6. A cross between hens with different comb shape was carried as shown in figure.

The conclusion which can be drawn is
(1) Single gene is involved for comb shape
(2) Two independent segregating genes are involved
(3) Two genes are showing collaboration for phenotype
(4) Four independent segregating alleles are involved

Explanation of the cross

• Phenotypes and underlying genotypes for comb shape in chickens are classically:

  • Walnut comb: R_P_ (both dominant alleles present).

  • Rose comb: R_pp.

  • Pea comb: rrP_.

  • Single comb: rrpp.

• Crossing rose (Rpp) × pea (rrPp) gives F1 walnut (RrPp).

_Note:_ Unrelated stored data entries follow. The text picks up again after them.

==> config.mk <==
export PLATFORM = sky130hd
export DESIGN_NAME = comparator_digital_control
export DESIGN_NICKNAME = d
export VERILOG_FILES = /design/src/hw/cmp_pkg.sv /design/src/hw/comparator_digital_control.sv
export SDC_FILE = /design/constraint.sdc
export NUM_CORES = 1
export LEC_CHECK = 0
export ABC_AREA = 1
export BUFFER_PORTS_ARGS = -buffer_cell sky130_fd_sc_hd__buf_2
export CORE_MARGIN = 2
export CORE_UTILIZATION = 43
export DETAILED_ROUTE_END_ITERATION = 7
export GPL_TIMING_DRIVEN = 0
export PLACE_DENSITY = 0.92
export SLEW_MARGIN = 10
export SYNTH_ARGS = -nofsm -noshare
export SYNTH_HDL_FRONTEND = slang
export SYNTH_SLANG_ARGS = --single-unit
==> constraint.sdc <==
create_clock -name pclk -period 1.3 [get_ports pclk]
set_clock_uncertainty 0.05 [all_clocks]
set_input_delay 0.13 -clock pclk [delete_from_list [all_inputs] [get_ports pclk]]
set_output_delay 0.13 -clock pclk [all_outputs]
set_load 0.03 [all_outputs]
==> src/hw/cmp_pkg.sv <==
package cmp_pkg;

    // register byte addresses (offsets as printed)
    localparam logic [15:0] ctrl_status_addr = 16'h108c;
    localparam logic [15:0] edge_ctrl_addr = 16'h108d;
    localparam logic [15:0] neg_sel_addr = 16'h108e;
    localparam logic [15:0] pos_sel_addr = 16'h108f;
    localparam logic [15:0] mirror_addr = 16'h109f;
    localparam logic [15:0] irq_ctrl_addr = 16'h10a0;
    localparam logic [15:0] adc_trig_addr = 16'h10a4;

    // control register 0 fields
    localparam int en_bit = 7;
    localparam int out_bit = 6;
    localparam int inv_bit = 4;
    localparam int sep_bit = 1;
    localparam int sync_bit = 0;
    // control register 1 fields
    localparam int rise_bit = 1;
    localparam int fall_bit = 0;
    // irq control fields
    localparam int flag_bit = 0;
    localparam int ie_bit = 1;
    localparam int gie_bit = 2;
    localparam int sleep_bit = 3;

    localparam logic [7:0] ctrl_reset = 8'h00;
    localparam logic [7:0] ctrl_wmask = 8'h93;
    localparam logic [2:0] sel_reset = 3'h0;
    localparam logic [3:0] adc_sel_reset = 4'h0;
    // trigger code meaning comparator output
    localparam logic [3:0] adc_sel_cmp = 4'h1;

    // timer clock source codes
    localparam logic [1:0] tsrc_fosc = 2'h0;
    localparam logic [1:0] tsrc_fosc4 = 2'h1;

    typedef struct packed {
        logic enable;
        logic invert;
        logic separation;
        logic sync_mode;
    } ctrl_t;

    typedef struct packed {
        logic rising;
        logic falling;
    } edge_cfg_t;

endpackage

==> src/hw/comparator_digital_control.sv <==
`timescale 1ns/10ps
module comparator_digital_control
    import cmp_pkg::*;
#(
    parameter int num_cmp = 1
)
(
    input wire logic pclk,
    input wire logic presetn,
    input wire logic psel,
    input wire logic penable,
    input wire logic pwrite,
    input wire logic [15:0] paddr,
    input wire logic [31:0] pwdata,
    input wire logic [3:0] pstrb,
    output logic [31:0] prdata,
    output logic pready,
    output logic pslverr,
    input wire logic instr_cycle,
    input wire logic raw_compare,
    input wire logic timer_src_clk,
    input wire logic timer_prescale_en,
    input wire logic timer_prescale_out,
    input wire logic [1:0] timer_src_sel,
    input wire logic sleep_mode,
    output logic analog_enable,
    output logic hysteresis_en,
    output logic [2:0] pos_input_select,
    output logic [2:0] neg_input_select,
    output logic timer_pin_out,
    output logic irq_req,
    output logic wake_req,
    output logic adc_trigger
);

    // the mirror register and the single edge detector serve one comparator
    if (num_cmp != 1)
    begin : g_num_cmp_check
        $error("only one comparator is served");
    end

    ctrl_t ctrl_r;
    edge_cfg_t edge_r;
    logic [2:0] pos_sel_r;
    logic [2:0] neg_sel_r;
    logic [3:0] adc_sel_r;
    logic flag_r;
    logic ie_r;
    logic gie_r;
    logic out_r;
    logic out_prev_r;
    logic tclk_prev_r;
    logic sync_out_r;
    logic pin_out_r;
    logic adc_trig_r;
    logic adj_out;
    logic sync_clk;
    logic sync_fall;
    logic sync_frozen;
    logic rise_evt;
    logic fall_evt;
    logic edge_evt;
    logic wr_en;
    logic rd_en;
    logic mapped;
    logic wr_ctrl;
    logic wr_edge;
    logic wr_pos;
    logic wr_neg;
    logic wr_irq;
    logic wr_adc;

    ////////////////////////////////////////////////////////////////////////////
    // apb decode: zero wait states, unmapped addresses answer slverr

    function automatic logic is_mapped(input logic [15:0] a);
        return a == ctrl_status_addr || a == edge_ctrl_addr || a == neg_sel_addr ||
               a == pos_sel_addr || a == mirror_addr || a == irq_ctrl_addr ||
               a == adc_trig_addr;
    endfunction

    assign mapped = is_mapped(paddr);
    assign pready = 1'b1;
    assign pslverr = psel && penable && !mapped;
    assign wr_en = psel && penable && pwrite && mapped && pstrb[0];
    assign rd_en = psel && penable && !pwrite;

    // one strobe per register so the address decode is written once
    function automatic logic reg_hit(input logic en, input logic [15:0] a,
                                     input logic [15:0] target);
        return en && a == target;
    endfunction

    assign wr_ctrl = reg_hit(wr_en, paddr, ctrl_status_addr);
    assign wr_edge = reg_hit(wr_en, paddr, edge_ctrl_addr);
    assign wr_pos = reg_hit(wr_en, paddr, pos_sel_addr);
    assign wr_neg = reg_hit(wr_en, paddr, neg_sel_addr);
    assign wr_irq = reg_hit(wr_en, paddr, irq_ctrl_addr);
    assign wr_adc = reg_hit(wr_en, paddr, adc_trig_addr);

    ////////////////////////////////////////////////////////////////////////////
    // configuration registers

    always_ff @(posedge pclk or negedge presetn)
    begin
        if (!presetn)
        begin
            ctrl_r <= '0;
        end
        else if (wr_ctrl)
        begin
            ctrl_r.enable <= pwdata[en_bit];
            ctrl_r.invert <= pwdata[inv_bit];
            ctrl_r.separation <= pwdata[sep_bit];
            ctrl_r.sync_mode <= pwdata[sync_bit];
        end
    end

    always_ff @(posedge pclk or negedge presetn)
    begin
        if (!presetn)
        begin
            edge_r <= '0;
        end
        else if (wr_edge)
        begin
            edge_r.rising <= pwdata[rise_bit];
            edge_r.falling <= pwdata[fall_bit];
        end
    end

    always_ff @(posedge pclk or negedge presetn)
    begin
        if (!presetn)
        begin
            pos_sel_r <= sel_reset;
            neg_sel_r <= sel_reset;
            adc_sel_r <= adc_sel_reset;
        end
        else if (wr_en)
        begin
            if (wr_pos)
                pos_sel_r <= pwdata[2:0];
            if (wr_neg)
                neg_sel_r <= pwdata[2:0];
            if (wr_adc)
                adc_sel_r <= pwdata[3:0];
        end
    end

    always_ff @(posedge pclk or negedge presetn)
    begin
        if (!presetn)
        begin
            ie_r <= 1'b0;
            gie_r <= 1'b0;
        end
        else if (wr_irq)
        begin
            ie_r <= pwdata[ie_bit];
            gie_r <= pwdata[gie_bit];
        end
    end

    ////////////////////////////////////////////////////////////////////////////
    // analog side controls

    assign analog_enable = ctrl_r.enable;
    assign hysteresis_en = ctrl_r.separation;
    assign pos_input_select = ctrl_r.enable ? pos_sel_r : sel_reset;
    assign neg_input_select = ctrl_r.enable ? neg_sel_r : sel_reset;

    ////////////////////////////////////////////////////////////////////////////
    // output path

    // raw_compare is high when noninverting input is higher
    // forced zero while disabled; polarity applied after gating
    // invert still acts when disabled, so it yields an edge
    assign adj_out = (raw_compare & ctrl_r.enable) ^ ctrl_r.invert;

    always_ff @(posedge pclk or negedge presetn)
    begin
        if (!presetn)
        begin
            out_r <= 1'b0;
            out_prev_r <= 1'b0;
        end
        else if (instr_cycle)
        begin
            out_r <= adj_out;
            out_prev_r <= out_r;
        end
    end

    // prescaler output clocks capture when prescaler used
    // limitation: flipping the prescaler select can fake one falling edge
    assign sync_clk = timer_prescale_en ? timer_prescale_out : timer_src_clk;
    // timer stops in sleep on system-clock sources
    assign sync_frozen = sleep_mode && (timer_src_sel == tsrc_fosc ||
                                        timer_src_sel == tsrc_fosc4);
    assign sync_fall = tclk_prev_r && !sync_clk && !sync_frozen;

    // previous clock resets low so no false falling edge follows reset
    always_ff @(posedge pclk or negedge presetn)
    begin
        if (!presetn)
        begin
            tclk_prev_r <= 1'b0;
            sync_out_r <= 1'b0;
        end
        else
        begin
            tclk_prev_r <= sync_clk;
            if (sync_fall)
                sync_out_r <= adj_out;
        end
    end

    // data output kept in a flop; one cycle behind the selected source, adj_out or sync_out_r
    always_ff @(posedge pclk or negedge presetn)
    begin
        if (!presetn)
            pin_out_r <= 1'b0;
        else
            // direct path when sync off; registered pin path
            pin_out_r <= ctrl_r.sync_mode ? sync_out_r : adj_out;
    end
    assign timer_pin_out = pin_out_r;

    ////////////////////////////////////////////////////////////////////////////
    // edges, flag, wake, adc trigger

    assign rise_evt = instr_cycle && out_r && !out_prev_r;
    assign fall_evt = instr_cycle && !out_r && out_prev_r;
    // edge enables select which edges set the flag
    assign edge_evt = (rise_evt && edge_r.rising) || (fall_evt && edge_r.falling);

    always_ff @(posedge pclk or negedge presetn)
    begin
        if (!presetn)
            flag_r <= 1'b0;
        // set wins over a clear in the same cycle
        else if (edge_evt)
            flag_r <= 1'b1;
        // only a software write of zero clears it
        else if (wr_irq && !pwdata[flag_bit])
            flag_r <= 1'b0;
    end

    // all enables needed for a request
    assign irq_req = flag_r && ie_r && gie_r && ctrl_r.enable;
    // wake needs only the comparator irq enable
    // global enable left out so a masked core still wakes from sleep
    assign wake_req = flag_r && ie_r && sleep_mode;

    always_ff @(posedge pclk or negedge presetn)
    begin
        if (!presetn)
            adc_trig_r <= 1'b0;
        else
            adc_trig_r <= rise_evt && adc_sel_r == adc_sel_cmp;
    end
    assign adc_trigger = adc_trig_r;

    ////////////////////////////////////////////////////////////////////////////
    // read mux

    always_comb
    begin
        prdata = 32'h0000_0000;
        if (rd_en)
        begin
            unique case (paddr)
                ctrl_status_addr:
                begin
                    prdata[en_bit] = ctrl_r.enable;
                    prdata[out_bit] = out_r;
                    prdata[inv_bit] = ctrl_r.invert;
                    prdata[sep_bit] = ctrl_r.separation;
                    prdata[sync_bit] = ctrl_r.sync_mode;
                end
                edge_ctrl_addr:
                begin
                    prdata[rise_bit] = edge_r.rising;
                    prdata[fall_bit] = edge_r.falling;
                end
                neg_sel_addr: prdata[2:0] = neg_sel_r;
                pos_sel_addr: prdata[2:0] = pos_sel_r;
                // shared output register; bit 0 mirror
                mirror_addr: prdata[0] = out_r;
                irq_ctrl_addr:
                begin
                    prdata[flag_bit] = flag_r;
                    prdata[ie_bit] = ie_r;
                    prdata[gie_bit] = gie_r;
                    prdata[sleep_bit] = sleep_mode;
                end
                adc_trig_addr: prdata[3:0] = adc_sel_r;
                default: prdata = 32'h0000_0000;
            endcase
        end
    end

endmodule

=== After elaboration in Yosys (flattened, before gate mapping) ===
Index checks and enable logic that the tools add are counted.
Widths: inputs -> output; s select.

* Register bits after elaboration: 25
* Bits in latches: 0
* Bits in writable memories: 0
* ROM bits: 0
* Bits of input ports: 65
* Output and inout port bits: 46
* Word-level logic and storage cells: 89
* Memories kept: 0

* Add/sub/neg operators: 0
* Multipliers: 0
* Div/mod/pow operators: 0
* Order comparisons: 0
* Equal/unequal tests: 9
* Shift-type cells: 0
* Multiplexer cells: 13
* Bitwise logic cells: 2
* Reduce and logical (&&, ||, !) cells: 47

{| class="wikitable"
|+ Operator list
! cell !! count
|-
| $eq 16x13->1 const B || 7
|-
| $logic_and 1x1->1 || 27
|-
| $logic_or 1x1->1 || 8
|-
| $mux 8 || 1
|-
| $logic_not 1->1 || 7
|-
| $pmux 1 s7 || 1
|-
| $mux 3 || 2
|-
| $pmux 1 s6 || 1
|-
| $reduce_and 2->1 || 3
|-
| $mux 1 || 5
|-
| $eq 4x1->1 const B || 1
|-
| $pmux 1 s4 || 1
|-
| $eq 2x1->1 const B || 1
|-
| $logic_not 2->1 || 1
|-
| $mux 2 || 1
|-
| $pmux 1 s2 || 1
|-
| $reduce_bool 2->1 || 1
|-
| $and 1x1->1 || 1
|-
| $xor 1x1->1 || 1
|}

=== Logic depth before layout (Yosys ltp) ===
* Word-level depth: 13
* Gate-level depth with buffers: 11
* Depth with buffers taken out: 11

=== Worst setup path before layout ===
OpenSTA, ideal clock, no wires.

* Path kind: register to output
* Start: reg ctrl_r, in the netlist analog_enable
* End: out prdata[7]
* Arrival: 1564 ps
* Data required time: 1120 ps
* Path slack: -444 ps
* Cell stages (with the launch flop): 4
* Cells stage by stage: dfrtp_1 > clkbuf_1 > inv_1 > nor3_1

* Word-level cells in the longest chain between the ends: 2

{| class="wikitable"
|+ Ends and longest elaborated chain
! what !! RTL line !! source
|-
| start: declaration || comparator_digital_control.sv:42 || <nowiki>ctrl_t ctrl_r;</nowiki>
|-
| $mux 2 || comparator_digital_control.sv:273 || <nowiki>unique case (paddr)</nowiki>
|-
| $mux 8 || comparator_digital_control.sv:271 || <nowiki>if (rd_en)</nowiki>
|-
| end: declaration || comparator_digital_control.sv:16 || <nowiki>output logic [31:0] prdata,</nowiki>
|}

Every way passes these cells.

=== Final worst setup path ===
* Start: in paddr[11]
* End: out prdata[2]

* Word-level cells in the longest chain between the ends: 3
* Elaborated cells on any way between the ends: 6

{| class="wikitable"
|+ Ends and longest elaborated chain
! what !! RTL line !! source
|-
| start: declaration || comparator_digital_control.sv:13 || <nowiki>input wire logic [15:0] paddr,</nowiki>
|-
| $eq 16x13->1 || comparator_digital_control.sv:273 ||
|-
| $pmux 1 s4 * || comparator_digital_control.sv:273 ||
|-
| $mux 8 * || comparator_digital_control.sv:271 ||
|}

Every way passes the cells marked *; elsewhere a longest branch is shown, timed or not.

==> flow_metrics.tcl <==
set metrics [dict create \
    period_needed_ns 1.530 \
    max-vdd-ir-drop_uv 460.2 \
    seqPwrFrac_pct 49.5 \
    top_layer_used "met4" \
    sw_frac_of_total_pct 29.55 \
    wl_um 4900 \
    cp_top_family "simple AND/OR/NAND/NOR gates" \
    vias 1810 \
    place_ws_ns -0.3094 \
    gp_congestion 0.8890 \
    path_cells "buf_2, nor2_2, nand2_2, nor2_4, buf_12, nand2_8, inv_8, nand2_4, o21ai_2, nor2_2, nor3_4, buf_6" \
    cts_tree "done" \
    fillers 313 \
    num_antenna_cells 0 \
    final_common_cell "nand2_1" \
    crit_type "input port to primary output" \
    clk_path_buf_depth 2 \
    cp_max_fo 7 \
    die_h_um 68.03 \
    yosys_register_bits 25 \
    start_util_pct 44.39 \
    cts_root_buf "clkbuf_8" \
    synth.distinct_cells 24 \
    h-tree-depth 1 \
    rrSetupSlack_ns 0.06 \
    syn_area_um2 1763 \
    grt_pass1_vias 1526 \
    finalCritPeriodShare_pct 117.7 \
    p_leak_nw 1.524 \
    grt_max_degree 26 \
    hp-class "input port to register" \
    required_ns 1.12 \
    cp_common_cell "nor2_2" \
    drt-met1-wl_um 1883 \
    areaGrowthSynthToFinish_pct 57.91 \
    drive_gt1_share_pct 52.48 \
    power.density_nw_per_um2 566.3 \
    cts_made_buffers 3 \
    avgSynthCellArea_um2 7.052 \
    critPathMaxStageDelay_ns 0.18 \
    rsz0062_at_grt "yes" \
    drv_cap 0 \
    clock-sinks 25 \
    nNetsFinal 409 \
    core_area_um2 3971 \
    fin_area_um2 2784 \
    pwr-share-comb_pct 20.9 \
    crit_slowest_cell "buf_12" \
    crit_buf_inv 4 \
    place_area_um2 2242 \
    switchingPower_mw 0.4659 \
    clkTransAtPathRegs_ns 0.09 \
    insertion_delay_ns 0.28 \
    failed_checks "setup timing" \
    grt_pass1_wl_um 6679 \
    wire_per_inst_um 12.47 \
    rows 23 \
    worst_setup_path_end_kind "primary output" \
    dr.pass1.iters 4 \
    internal_power_mw 1.111 \
    ant_nets 0 \
    antenna_found_initial 0 \
    slew_viol_final 0 \
    setup_violations 29 \
    remaining_drc_errors 0 \
    p_clk_share_pct 29.6 \
    cp-start-kind "input port" \
    mostFrequentLayoutCells "nand2_1, buf_2, buf_4" \
    status "complete, but fails checks" \
    timing.final.ws_setup_ns -0.2305 \
    gr-total-overflow 0 \
    viasPerCell 4.606 \
    numPortBuffers 54 \
    first_iter_violations 55 \
    netlist_instances 250 \
    critPathArrivalTime_ns 1.35 \
    dp_hpwl_um 3231 \
    wl_met3_um 334 \
    track_usage_pct 19.55 \
    yosysSeqAreaShare_pct 35.49 \
    yosys_warnings 0 \
    slew_headroom_pct 62.30 \
    hold_violations 0 \
    die-area_um2 4628 \
    tightestPinTransition_ns 0.5654 \
    die_w_um 68.03 \
    routed-wl-met2_um 2609 \
    ioPinCount 111 \
    max_freq_mhz 653.4 \
]
[flip-flops by register name (all words and copies together), names as in the netlist]
signal         count
pos_sel_r          3
tclk_prev_r        1
flag_r             1
out_prev_r         1
analog_enable      1
timer_pin_out      1
edge_r             2
neg_sel_r          3
adc_trigger        1
adc_sel_r          4
hysteresis_en      1
out_r              1
ctrl_r             2
sync_out_r         1
ie_r               1
gie_r              1
[cells by family after synthesis]
group | share of synthesized area (%)
buffers and inverters | 19.59
and+or+nand+nor | 35.06
other | 0.4260
xor gates and xnor gates | 0.4969
AOI/OAI and AO/OA | 8.942
DFF | 35.49
[layout make-up]
type | instances | area, µm² | area share [%]
repair buffers | 66 | 494.2 | 17.75
multi-input cells | 183 | 1185 | 42.56
well taps | 50 | 62.56 | 2.247
inverters | 39 | 173.9 | 6.247
flip-flops and latches | 25 | 626.9 | 22.52
clock buffers | 3 | 41.29 | 1.483
clock inverters | 1 | 5.005 | 0.1798
plain buffers | 26 | 195.2 | 7.011
[timing repair]
action	4_1_cts	5_1_grt
buffers inserted	4	7
hold buffers	1	0
endpoints found under the hold margin	25	0
setup endpoints to repair	15	37
gates resized for setup	27	107
pin swaps	5	26
[worst paths after layout]
kind	start	to	cells past startpoint
worst max-delay path	paddr[11]	prdata[2]	12
worst min-delay path	pwdata[7]	analog_enable	3
worst max register to register	analog_enable	sync_out_r	5
worst min register to register	adc_sel_r[3]	adc_trigger	1
max in group asynchronous	presetn	analog_enable	2
min in group asynchronous	presetn	neg_sel_r[2]	2
[per-stage QoR]
stage	TNS (ns)	hold slack, ns	power (mW)	util (%)	std cells
after floorplan	-0.3365	-0.2156	1.009	-	274
after detailed placement	-4.942	0.09575	1.095	56.46	378
after global routing	-4.271	0.03110	1.639	70.10	393
after CTS	-1.281	0.01626	1.559	60.30	386
final	-2.215	0.01677	1.577	70.10	393
after global placement	-4.227	0.08636	1.091	56.46	378
[layer usage]
layer | track usage, % | vias up
met3 | 3.125 | 7
li1 | - | 904
met4 | 7.500 | 0
met2 | 33.86 | 80
met1 | 24.32 | 819
met5 | 0 | -
[Yosys cell counts]
library cell	count	share of area, %
nand3b_1	1	0.43
nand3_4	4	4.0
nand2_2	3	1.1
o21ai_0	9	2.6
nor2_4	3	1.9
inv_1	38	8.1
nand3_1	1	0.28
nor3_1	6	1.7
nand4_1	3	1.1
nor4_1	1	0.36
xor2_1	1	0.50
buf_4	26	11
nand3_2	2	1.1
nor2_2	5	1.8
nor2_1	21	4.5
inv_2	1	0.21
dfrtp_1	25	35
o21ai_1	18	5.1
nand2_1	74	16
a21oi_1	3	0.85
o211ai_1	1	0.43
nand2_8	1	1.1
conb_1	2	0.43
clkbuf_1	1	0.21
[worst register-to-register path: stages, from the launching register on]
cell	delay (ns)
dfrtp_2	0.46
buf_6	0.14
nand2_1	0.10
xor2_2	0.18
inv_1	0.07
o21ai_0	0.17
[power by group through the flow]
stage | clock, mW | sequential (mW) | combinational, mW
6_report | 0.467 | 0.780 | 0.329
5_1_grt | 0.501 | 0.780 | 0.358
4_1_cts | 0.474 | 0.780 | 0.305
3_5_place_dp | 0 | 0.796 | 0.300
3_3_place_gp | 0 | 0.795 | 0.295
2_1_floorplan | 0 | 0.795 | 0.214
Power figures use the tool's default switching activity.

• Selfing F1 (walnut × walnut) yields F2:

  • 9 R_P_ → walnut

  • 3 R_pp → rose

  • 3 rrP_ → pea

  • 1 rrpp → single

• This 9:3:3:1 distribution matches the figure (9 walnut, 3 rose, 3 pea, 1 single), proving that two independent genes interact to determine comb shape.

Option-wise explanation

1. Single gene is involved for comb shape

• A single gene with multiple alleles would not give a 9:3:3:1 dihybrid ratio.

• The F2 pattern clearly shows involvement of two loci.

2. Two independent segregating genes are involved

• Only partially correct; it notes two genes, but ignores their interaction.

• A simple dihybrid with no interaction gives 9:3:3:1 across two traits, not four distinct phenotypes of one trait.

3. Two genes are showing collaboration for phenotype – correct

• “Collaboration” means epistatic interaction: both genes together determine a single trait (comb shape).

• Dominant alleles at both loci collaborate to produce walnut; individual dominants give rose or pea; double recessive gives single.

4. Four independent segregating alleles are involved

• Misleading: while four phenotypes exist, they arise from combinations of two loci (R/r and P/p), not four separate independently segregating alleles at different loci.

Thus, the conclusion from the 9:3:3:1 comb-shape cross is that two genes interact (collaborate) to produce the observed comb phenotypes.